Florida State Prison (FSP), otherwise known as Raiford Prison, is a correctional institution located in unincorporated Bradford County, Florida. It was formerly known as the "Florida State Prison-East Unit" as it was originally part of Florida State Prison in Raiford, Florida (now known as Union Correctional Institution). The facility, a part of the Florida Department of Corrections, is located on State Road 16 right across the border from Union County. The institution opened in 1961, even though construction was not completed until 1968. With a maximum population of over 1,400 inmates, FSP is one of the largest prisons in the state. FSP houses one of the state's three death row cell blocks, and the state's execution chamber. Union Correctional Institution also houses male death row inmates while Lowell Annex houses female death row inmates.

Lethal injection became the standard method of execution in 2000. The electric chair can still be used by request of the inmate.

FSP sits in the center of several other prisons.
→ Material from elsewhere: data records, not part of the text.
File: design/flow/design.v
module square (
    input [9:0] sx, sy,
    output logic [2:0] paint_rgb
    );
    localparam SQUARE_COLOR = 3'b111; 
    localparam BACKGROUND_COLOR = 3'b101;
    logic square;
    always_comb begin
        square = (sx > 220 && sx < 420) && (sy > 140 && sy < 340);
    end
    assign paint_rgb = (square) ? SQUARE_COLOR : BACKGROUND_COLOR;
endmodule
### ./design.v
module message (
    input [9:0] sx, sy,
    input data_en,
    output logic [2:0] paint_rgb
    );
    localparam TEXT_COLOR = 3'b110;
    localparam BACKGROUND_COLOR = 3'b001;
    localparam bit [0:14][0:19] HELLO_WORLD_BMAP = {
        20'b1010_1110_1000_1000_0110,
        20'b1010_1000_1000_1000_1010,
        20'b1110_1100_1000_1000_1010,
        20'b1010_1000_1000_1000_1010,
        20'b1010_1110_1110_1110_1100,
        20'b0000_0000_0000_0000_0000,
        20'b1010_0110_1110_1000_1100,
        20'b1010_1010_1010_1000_1010,
        20'b1010_1010_1100_1000_1010,
        20'b1110_1010_1010_1000_1010,
        20'b1110_1100_1010_1110_1110,
        20'b0000_0000_0000_0000_0000,
        20'b0000_0000_0000_0000_0000,
        20'b0000_0000_0000_0000_0000,
        20'b0000_0000_0000_0000_0000
    };
    localparam bit [0:14][0:19] HER_BMAP = {
        20'b1010_1110_1110_0000_0000,
        20'b1010_1000_1010_0000_0000,
        20'b0100_1100_1110_0000_0000,
        20'b1010_1000_1000_0000_0000,
        20'b1010_1110_1000_0000_0000,
        20'b0000_0000_0000_0000_0000,
        20'b1110_1010_1110_1000_1000,
        20'b1010_1010_1010_1000_1000,
        20'b1010_1110_1010_1100_1000,
        20'b1010_0010_1010_1010_1000,
        20'b1010_1110_1010_1100_1000,
        20'b0000_0000_0000_0000_0000,
        20'b0000_0000_0000_0000_0000,
        20'b0000_0000_0000_0000_0000,
        20'b0000_0000_0000_0000_0000
    };
    logic msg_place;
    logic [4:0] x;   
    logic [3:0] y;   
    always_comb begin
        x = sx[9:5];     
        y = sy[8:5];     
        msg_place = (data_en) ? HER_BMAP[y][x]: 0;
    end
    assign paint_rgb = (msg_place) ? TEXT_COLOR : BACKGROUND_COLOR;
endmodule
It is surrounded by New River Correctional Institution, New River O-Unit, FSP West Unit, and sits across the river from Union Correctional Institution. Even though Union Correctional Institution is on the same property, immediately north-west of FSP, the county line (with Union County) runs in between the two, which makes Raiford the United States Postal Service address city of Union Correctional Institution, while Starke is the USPS address city of Florida State Prison.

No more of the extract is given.